[Collected data entries]
----------

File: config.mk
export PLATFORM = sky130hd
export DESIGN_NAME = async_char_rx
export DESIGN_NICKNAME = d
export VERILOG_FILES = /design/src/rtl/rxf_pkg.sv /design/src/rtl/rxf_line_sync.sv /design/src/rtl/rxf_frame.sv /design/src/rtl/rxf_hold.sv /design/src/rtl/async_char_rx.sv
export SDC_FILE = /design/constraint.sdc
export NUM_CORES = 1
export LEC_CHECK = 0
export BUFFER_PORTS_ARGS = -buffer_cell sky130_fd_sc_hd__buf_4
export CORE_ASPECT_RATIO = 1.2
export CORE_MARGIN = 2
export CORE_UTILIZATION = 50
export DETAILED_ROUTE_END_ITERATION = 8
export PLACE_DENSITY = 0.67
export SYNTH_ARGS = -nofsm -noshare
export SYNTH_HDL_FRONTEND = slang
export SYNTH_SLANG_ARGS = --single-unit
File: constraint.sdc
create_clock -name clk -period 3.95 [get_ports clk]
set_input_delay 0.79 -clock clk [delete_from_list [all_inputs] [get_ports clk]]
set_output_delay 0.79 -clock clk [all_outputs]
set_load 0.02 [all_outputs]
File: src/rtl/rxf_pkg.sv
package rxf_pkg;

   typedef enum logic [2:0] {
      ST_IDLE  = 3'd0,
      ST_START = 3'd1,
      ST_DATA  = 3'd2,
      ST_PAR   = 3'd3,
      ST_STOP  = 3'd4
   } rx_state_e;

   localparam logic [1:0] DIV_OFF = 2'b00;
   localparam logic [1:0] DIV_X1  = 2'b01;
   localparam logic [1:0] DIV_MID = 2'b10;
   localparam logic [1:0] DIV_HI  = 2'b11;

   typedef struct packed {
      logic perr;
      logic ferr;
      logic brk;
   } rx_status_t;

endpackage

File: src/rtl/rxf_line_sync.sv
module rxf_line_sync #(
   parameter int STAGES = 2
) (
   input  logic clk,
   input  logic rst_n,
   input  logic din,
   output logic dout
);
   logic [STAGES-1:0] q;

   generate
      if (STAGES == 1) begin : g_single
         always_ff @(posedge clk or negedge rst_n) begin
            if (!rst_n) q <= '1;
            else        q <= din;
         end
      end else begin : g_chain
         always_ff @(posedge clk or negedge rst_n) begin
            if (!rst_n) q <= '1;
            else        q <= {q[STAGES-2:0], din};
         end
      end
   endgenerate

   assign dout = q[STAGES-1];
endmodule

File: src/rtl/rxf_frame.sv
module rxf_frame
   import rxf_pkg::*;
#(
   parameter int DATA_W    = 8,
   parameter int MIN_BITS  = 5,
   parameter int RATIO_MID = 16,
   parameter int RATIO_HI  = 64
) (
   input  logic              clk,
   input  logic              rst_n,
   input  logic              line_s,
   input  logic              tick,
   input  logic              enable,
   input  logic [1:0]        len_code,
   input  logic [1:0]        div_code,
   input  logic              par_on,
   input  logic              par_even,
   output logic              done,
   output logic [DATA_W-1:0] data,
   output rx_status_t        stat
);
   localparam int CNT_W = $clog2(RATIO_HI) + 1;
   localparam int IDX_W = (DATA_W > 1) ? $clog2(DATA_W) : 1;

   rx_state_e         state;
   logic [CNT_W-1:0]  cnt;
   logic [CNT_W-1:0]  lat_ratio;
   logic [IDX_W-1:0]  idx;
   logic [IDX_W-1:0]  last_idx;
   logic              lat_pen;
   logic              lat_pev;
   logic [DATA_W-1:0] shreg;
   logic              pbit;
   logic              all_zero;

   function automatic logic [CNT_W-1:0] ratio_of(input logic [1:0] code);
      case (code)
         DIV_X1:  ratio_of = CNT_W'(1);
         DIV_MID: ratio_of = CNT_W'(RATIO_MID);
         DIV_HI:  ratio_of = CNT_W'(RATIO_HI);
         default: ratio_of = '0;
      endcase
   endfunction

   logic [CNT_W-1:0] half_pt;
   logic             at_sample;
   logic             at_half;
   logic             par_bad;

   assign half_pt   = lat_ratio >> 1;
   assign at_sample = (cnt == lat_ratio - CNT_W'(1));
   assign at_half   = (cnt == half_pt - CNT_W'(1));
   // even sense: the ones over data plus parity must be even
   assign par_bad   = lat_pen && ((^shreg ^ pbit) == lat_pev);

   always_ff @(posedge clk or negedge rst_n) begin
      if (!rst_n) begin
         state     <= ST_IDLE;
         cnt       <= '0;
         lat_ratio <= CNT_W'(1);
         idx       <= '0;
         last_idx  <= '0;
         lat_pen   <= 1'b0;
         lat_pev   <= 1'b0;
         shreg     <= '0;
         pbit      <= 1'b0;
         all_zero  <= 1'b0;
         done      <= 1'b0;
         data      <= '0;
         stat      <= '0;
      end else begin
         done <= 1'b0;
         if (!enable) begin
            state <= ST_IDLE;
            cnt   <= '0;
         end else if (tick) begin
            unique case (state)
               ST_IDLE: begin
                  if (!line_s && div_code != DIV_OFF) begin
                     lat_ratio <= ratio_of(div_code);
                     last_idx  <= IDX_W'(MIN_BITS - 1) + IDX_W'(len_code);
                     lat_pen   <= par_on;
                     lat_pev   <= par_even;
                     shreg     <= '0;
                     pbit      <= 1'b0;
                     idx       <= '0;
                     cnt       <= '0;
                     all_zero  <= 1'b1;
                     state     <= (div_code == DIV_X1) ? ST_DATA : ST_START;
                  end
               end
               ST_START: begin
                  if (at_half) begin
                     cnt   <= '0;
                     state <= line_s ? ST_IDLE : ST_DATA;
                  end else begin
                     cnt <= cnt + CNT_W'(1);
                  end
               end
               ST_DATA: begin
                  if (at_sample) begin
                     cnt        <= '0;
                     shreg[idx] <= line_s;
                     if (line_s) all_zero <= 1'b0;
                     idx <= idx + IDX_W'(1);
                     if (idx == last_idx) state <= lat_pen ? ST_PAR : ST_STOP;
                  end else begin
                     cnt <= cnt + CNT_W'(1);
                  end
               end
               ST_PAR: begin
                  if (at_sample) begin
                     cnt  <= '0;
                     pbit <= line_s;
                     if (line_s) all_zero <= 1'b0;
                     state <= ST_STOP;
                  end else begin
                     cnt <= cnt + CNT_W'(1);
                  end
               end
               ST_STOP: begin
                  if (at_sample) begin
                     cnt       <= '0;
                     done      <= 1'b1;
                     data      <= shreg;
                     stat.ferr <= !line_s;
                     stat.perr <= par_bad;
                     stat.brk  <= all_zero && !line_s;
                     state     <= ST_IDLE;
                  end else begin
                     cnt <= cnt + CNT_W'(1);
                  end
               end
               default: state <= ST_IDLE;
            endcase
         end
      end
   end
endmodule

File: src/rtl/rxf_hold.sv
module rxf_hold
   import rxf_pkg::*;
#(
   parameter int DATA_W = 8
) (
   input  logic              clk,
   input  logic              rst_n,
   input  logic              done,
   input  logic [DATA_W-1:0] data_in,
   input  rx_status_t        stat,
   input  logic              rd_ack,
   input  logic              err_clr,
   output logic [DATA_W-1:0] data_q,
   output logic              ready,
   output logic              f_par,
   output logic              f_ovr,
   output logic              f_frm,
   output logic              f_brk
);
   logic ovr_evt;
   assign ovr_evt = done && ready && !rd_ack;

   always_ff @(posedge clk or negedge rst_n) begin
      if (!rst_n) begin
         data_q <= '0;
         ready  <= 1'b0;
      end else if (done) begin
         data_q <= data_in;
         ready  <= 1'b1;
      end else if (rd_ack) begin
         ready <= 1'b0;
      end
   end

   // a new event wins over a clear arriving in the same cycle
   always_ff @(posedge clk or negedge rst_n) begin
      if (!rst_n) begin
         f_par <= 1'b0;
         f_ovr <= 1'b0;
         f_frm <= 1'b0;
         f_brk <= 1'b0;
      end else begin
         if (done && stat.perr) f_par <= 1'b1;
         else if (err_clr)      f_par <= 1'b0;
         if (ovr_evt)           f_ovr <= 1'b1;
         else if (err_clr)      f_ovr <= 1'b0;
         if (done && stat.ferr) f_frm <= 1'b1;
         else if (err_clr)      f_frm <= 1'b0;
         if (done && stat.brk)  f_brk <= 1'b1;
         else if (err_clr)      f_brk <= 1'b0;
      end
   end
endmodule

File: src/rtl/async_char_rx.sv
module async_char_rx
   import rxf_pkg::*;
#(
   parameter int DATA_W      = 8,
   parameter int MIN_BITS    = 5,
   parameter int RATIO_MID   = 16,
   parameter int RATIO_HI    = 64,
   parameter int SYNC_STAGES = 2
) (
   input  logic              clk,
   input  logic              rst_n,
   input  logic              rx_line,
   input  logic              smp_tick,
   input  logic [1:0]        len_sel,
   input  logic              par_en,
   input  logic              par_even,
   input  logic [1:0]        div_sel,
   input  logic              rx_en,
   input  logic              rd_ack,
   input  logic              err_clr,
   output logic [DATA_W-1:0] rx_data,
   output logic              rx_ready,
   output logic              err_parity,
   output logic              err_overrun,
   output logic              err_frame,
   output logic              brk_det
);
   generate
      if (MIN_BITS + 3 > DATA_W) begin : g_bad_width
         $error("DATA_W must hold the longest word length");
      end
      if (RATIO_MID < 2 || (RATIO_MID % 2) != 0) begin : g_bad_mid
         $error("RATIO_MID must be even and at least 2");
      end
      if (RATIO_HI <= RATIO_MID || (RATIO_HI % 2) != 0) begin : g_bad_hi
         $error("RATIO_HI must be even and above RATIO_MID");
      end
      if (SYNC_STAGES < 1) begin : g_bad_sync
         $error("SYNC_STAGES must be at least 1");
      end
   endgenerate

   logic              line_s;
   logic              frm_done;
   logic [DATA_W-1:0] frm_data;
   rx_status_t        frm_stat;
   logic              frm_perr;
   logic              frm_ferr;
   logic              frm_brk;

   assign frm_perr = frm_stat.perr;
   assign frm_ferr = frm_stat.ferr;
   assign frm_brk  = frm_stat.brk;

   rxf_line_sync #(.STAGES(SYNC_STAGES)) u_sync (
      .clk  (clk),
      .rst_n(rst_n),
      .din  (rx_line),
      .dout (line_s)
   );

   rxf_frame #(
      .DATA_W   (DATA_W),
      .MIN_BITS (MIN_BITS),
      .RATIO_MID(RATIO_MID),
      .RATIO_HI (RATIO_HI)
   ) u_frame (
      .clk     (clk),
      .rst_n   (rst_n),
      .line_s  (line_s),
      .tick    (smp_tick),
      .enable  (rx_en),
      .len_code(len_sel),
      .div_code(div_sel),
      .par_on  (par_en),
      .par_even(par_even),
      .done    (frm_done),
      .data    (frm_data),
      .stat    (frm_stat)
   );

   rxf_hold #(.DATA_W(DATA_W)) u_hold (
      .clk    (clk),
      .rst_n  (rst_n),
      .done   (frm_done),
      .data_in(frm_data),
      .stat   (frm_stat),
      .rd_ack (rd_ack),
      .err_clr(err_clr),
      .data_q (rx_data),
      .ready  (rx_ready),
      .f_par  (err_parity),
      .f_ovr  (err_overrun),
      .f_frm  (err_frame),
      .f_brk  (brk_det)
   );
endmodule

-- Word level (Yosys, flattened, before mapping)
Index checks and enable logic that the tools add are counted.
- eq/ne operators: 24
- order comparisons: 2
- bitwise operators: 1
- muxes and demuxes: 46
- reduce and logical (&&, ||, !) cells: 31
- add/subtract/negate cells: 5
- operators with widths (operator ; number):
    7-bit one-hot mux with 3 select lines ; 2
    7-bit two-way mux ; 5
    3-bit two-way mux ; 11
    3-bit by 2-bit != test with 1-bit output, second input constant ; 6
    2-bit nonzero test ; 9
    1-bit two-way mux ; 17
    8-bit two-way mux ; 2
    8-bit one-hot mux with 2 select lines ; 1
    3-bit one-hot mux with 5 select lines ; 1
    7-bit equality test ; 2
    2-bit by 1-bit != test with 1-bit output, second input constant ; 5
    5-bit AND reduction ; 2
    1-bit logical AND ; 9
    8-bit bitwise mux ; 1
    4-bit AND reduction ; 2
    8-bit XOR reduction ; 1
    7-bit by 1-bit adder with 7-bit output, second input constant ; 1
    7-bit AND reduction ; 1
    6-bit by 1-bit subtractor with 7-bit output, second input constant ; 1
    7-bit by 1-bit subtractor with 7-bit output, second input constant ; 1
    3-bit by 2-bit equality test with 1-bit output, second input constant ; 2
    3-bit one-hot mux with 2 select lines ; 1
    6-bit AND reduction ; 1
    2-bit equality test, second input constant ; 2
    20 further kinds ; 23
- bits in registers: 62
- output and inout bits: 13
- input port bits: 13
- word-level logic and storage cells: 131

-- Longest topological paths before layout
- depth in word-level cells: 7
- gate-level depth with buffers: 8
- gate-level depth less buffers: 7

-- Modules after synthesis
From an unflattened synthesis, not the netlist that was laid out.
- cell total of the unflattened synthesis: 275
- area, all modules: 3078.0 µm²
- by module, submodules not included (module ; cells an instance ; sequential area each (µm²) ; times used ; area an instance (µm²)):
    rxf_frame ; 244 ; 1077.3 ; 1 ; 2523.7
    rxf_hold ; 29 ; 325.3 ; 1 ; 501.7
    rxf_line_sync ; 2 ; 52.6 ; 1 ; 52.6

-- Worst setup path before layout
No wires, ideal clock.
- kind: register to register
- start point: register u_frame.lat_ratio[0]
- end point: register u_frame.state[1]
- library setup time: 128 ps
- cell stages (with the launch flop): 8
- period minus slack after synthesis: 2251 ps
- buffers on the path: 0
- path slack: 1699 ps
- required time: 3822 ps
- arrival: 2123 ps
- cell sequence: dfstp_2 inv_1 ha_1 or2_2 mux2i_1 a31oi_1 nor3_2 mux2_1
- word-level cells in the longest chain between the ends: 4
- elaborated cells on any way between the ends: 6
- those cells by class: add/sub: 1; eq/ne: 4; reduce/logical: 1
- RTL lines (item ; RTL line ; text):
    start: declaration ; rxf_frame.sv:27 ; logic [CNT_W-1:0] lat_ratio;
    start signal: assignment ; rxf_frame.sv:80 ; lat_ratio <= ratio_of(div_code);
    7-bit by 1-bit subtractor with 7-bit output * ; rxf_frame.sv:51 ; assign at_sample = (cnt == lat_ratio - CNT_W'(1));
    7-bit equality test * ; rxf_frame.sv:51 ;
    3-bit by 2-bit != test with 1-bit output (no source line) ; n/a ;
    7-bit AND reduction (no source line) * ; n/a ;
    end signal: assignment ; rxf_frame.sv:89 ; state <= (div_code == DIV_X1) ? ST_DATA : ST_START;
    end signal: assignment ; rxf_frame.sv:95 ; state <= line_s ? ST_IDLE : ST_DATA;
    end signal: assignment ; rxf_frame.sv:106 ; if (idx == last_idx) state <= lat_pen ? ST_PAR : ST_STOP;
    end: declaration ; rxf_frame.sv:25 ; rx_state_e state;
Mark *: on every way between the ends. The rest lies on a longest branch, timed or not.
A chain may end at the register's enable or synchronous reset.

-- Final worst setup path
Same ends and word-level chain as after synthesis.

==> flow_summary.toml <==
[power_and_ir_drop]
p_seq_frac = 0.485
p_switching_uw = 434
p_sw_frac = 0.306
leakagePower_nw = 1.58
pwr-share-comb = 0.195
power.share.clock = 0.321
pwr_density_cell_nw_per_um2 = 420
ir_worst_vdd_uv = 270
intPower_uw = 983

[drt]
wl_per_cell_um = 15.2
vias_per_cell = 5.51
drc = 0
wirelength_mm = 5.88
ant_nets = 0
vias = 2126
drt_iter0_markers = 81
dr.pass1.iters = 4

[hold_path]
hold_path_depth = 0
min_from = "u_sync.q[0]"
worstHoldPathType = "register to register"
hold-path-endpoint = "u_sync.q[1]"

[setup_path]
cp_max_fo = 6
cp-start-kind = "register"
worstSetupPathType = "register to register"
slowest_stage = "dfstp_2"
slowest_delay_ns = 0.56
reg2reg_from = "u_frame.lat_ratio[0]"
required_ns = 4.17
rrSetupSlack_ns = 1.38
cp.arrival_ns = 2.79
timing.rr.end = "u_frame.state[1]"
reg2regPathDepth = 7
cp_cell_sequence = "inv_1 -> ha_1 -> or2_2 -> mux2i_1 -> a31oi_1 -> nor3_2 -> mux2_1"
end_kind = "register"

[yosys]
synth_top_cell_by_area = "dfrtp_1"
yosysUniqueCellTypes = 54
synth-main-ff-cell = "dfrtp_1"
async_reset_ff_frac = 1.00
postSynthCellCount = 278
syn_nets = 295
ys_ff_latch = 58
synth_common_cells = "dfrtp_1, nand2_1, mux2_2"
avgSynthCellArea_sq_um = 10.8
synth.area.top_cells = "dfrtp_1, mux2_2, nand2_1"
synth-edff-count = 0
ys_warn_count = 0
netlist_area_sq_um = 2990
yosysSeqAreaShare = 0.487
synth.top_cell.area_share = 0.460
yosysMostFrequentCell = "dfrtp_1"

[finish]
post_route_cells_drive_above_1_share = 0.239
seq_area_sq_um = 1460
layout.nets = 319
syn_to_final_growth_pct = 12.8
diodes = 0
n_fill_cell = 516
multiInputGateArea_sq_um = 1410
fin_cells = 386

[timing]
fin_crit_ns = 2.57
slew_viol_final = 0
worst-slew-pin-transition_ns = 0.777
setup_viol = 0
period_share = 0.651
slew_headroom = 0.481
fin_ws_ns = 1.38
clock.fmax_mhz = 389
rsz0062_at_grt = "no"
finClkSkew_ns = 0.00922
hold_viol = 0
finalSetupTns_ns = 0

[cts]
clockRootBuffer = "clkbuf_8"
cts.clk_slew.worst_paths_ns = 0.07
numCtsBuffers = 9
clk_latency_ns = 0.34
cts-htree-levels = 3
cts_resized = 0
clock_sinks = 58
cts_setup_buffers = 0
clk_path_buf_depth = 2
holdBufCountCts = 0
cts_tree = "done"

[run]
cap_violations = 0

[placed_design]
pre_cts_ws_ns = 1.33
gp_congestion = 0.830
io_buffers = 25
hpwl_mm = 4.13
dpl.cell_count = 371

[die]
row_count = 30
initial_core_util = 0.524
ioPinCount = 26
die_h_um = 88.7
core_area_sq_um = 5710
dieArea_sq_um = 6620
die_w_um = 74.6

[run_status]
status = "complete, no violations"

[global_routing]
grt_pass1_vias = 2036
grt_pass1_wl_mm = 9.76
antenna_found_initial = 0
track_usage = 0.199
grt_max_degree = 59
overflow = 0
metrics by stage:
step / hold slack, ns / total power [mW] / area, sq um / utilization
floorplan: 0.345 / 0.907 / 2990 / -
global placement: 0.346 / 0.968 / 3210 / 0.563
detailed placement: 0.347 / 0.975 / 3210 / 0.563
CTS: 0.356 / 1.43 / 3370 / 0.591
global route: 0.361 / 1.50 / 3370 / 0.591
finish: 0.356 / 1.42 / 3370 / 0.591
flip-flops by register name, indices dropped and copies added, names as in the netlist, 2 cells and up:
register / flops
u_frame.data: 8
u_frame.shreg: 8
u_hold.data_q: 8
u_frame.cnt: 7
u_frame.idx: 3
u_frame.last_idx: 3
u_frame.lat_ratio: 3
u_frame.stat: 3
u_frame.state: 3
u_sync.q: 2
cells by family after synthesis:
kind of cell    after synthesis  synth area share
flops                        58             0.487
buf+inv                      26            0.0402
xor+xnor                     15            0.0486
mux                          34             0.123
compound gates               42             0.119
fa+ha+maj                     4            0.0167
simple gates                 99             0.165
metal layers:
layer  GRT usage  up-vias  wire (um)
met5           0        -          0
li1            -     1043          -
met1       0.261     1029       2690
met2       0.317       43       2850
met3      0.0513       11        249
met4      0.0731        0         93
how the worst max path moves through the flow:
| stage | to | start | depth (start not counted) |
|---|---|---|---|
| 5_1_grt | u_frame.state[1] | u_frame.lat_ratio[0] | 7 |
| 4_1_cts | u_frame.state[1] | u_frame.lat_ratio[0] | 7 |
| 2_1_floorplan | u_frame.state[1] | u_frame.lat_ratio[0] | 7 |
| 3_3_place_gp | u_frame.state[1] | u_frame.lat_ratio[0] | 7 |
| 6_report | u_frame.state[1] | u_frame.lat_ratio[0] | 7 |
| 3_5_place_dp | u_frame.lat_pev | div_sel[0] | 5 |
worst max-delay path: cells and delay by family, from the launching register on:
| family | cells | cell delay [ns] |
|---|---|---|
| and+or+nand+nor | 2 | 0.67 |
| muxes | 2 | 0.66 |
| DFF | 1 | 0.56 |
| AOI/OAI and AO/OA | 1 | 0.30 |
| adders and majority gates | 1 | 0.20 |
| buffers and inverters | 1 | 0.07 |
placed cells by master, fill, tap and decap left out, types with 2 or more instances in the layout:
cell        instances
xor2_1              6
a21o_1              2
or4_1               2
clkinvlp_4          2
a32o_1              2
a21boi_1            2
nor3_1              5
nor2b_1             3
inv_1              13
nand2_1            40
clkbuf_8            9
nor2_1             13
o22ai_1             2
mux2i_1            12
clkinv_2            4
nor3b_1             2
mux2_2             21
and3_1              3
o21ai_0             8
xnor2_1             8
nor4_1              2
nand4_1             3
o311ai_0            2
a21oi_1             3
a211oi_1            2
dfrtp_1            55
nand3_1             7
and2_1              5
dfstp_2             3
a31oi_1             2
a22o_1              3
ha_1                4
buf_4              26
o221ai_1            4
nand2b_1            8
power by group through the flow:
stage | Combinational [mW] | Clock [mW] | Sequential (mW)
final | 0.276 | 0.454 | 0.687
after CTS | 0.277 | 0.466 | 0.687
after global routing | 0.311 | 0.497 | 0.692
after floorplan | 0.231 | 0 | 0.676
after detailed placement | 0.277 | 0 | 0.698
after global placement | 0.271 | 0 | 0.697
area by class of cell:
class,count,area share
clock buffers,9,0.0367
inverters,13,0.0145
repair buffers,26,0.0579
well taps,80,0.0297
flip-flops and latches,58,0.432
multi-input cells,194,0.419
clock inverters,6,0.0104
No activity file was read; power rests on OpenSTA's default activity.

----------

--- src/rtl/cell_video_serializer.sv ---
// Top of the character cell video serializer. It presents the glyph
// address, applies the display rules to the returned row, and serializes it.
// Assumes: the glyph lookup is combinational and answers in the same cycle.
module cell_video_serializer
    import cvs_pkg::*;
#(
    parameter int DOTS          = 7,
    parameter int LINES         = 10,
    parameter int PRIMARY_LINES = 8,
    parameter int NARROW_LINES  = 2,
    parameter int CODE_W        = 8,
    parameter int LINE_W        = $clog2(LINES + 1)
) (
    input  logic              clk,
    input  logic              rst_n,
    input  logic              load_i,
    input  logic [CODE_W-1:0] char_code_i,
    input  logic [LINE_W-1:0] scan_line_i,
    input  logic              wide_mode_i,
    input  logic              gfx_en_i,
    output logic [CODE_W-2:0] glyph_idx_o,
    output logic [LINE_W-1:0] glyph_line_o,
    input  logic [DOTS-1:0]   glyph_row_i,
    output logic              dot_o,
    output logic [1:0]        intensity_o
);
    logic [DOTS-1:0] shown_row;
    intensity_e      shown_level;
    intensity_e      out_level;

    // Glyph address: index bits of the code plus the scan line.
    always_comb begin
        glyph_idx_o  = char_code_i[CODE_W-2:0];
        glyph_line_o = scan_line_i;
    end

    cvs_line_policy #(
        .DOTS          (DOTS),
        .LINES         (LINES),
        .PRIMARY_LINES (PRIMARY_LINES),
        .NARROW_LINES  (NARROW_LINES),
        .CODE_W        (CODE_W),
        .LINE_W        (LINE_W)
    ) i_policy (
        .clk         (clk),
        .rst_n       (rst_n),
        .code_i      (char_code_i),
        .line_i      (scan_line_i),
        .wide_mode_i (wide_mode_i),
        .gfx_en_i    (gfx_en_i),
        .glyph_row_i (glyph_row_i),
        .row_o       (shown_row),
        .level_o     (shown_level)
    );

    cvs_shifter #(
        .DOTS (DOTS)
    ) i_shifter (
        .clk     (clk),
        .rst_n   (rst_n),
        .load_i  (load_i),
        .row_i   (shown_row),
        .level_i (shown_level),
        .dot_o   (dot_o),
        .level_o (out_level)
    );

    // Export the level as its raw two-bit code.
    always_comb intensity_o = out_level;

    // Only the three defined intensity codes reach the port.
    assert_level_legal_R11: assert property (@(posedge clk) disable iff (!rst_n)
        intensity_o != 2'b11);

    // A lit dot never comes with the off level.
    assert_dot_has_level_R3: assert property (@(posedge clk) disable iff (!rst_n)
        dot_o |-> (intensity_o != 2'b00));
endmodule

----------

Try it ->
Only the lines containing "enable" are needed; copy each of them from the data.

Answer box ->
   input  logic              enable,
         if (!enable) begin
      .enable  (rx_en),
Index checks and enable logic that the tools add are counted.
A chain may end at the register's enable or synchronous reset.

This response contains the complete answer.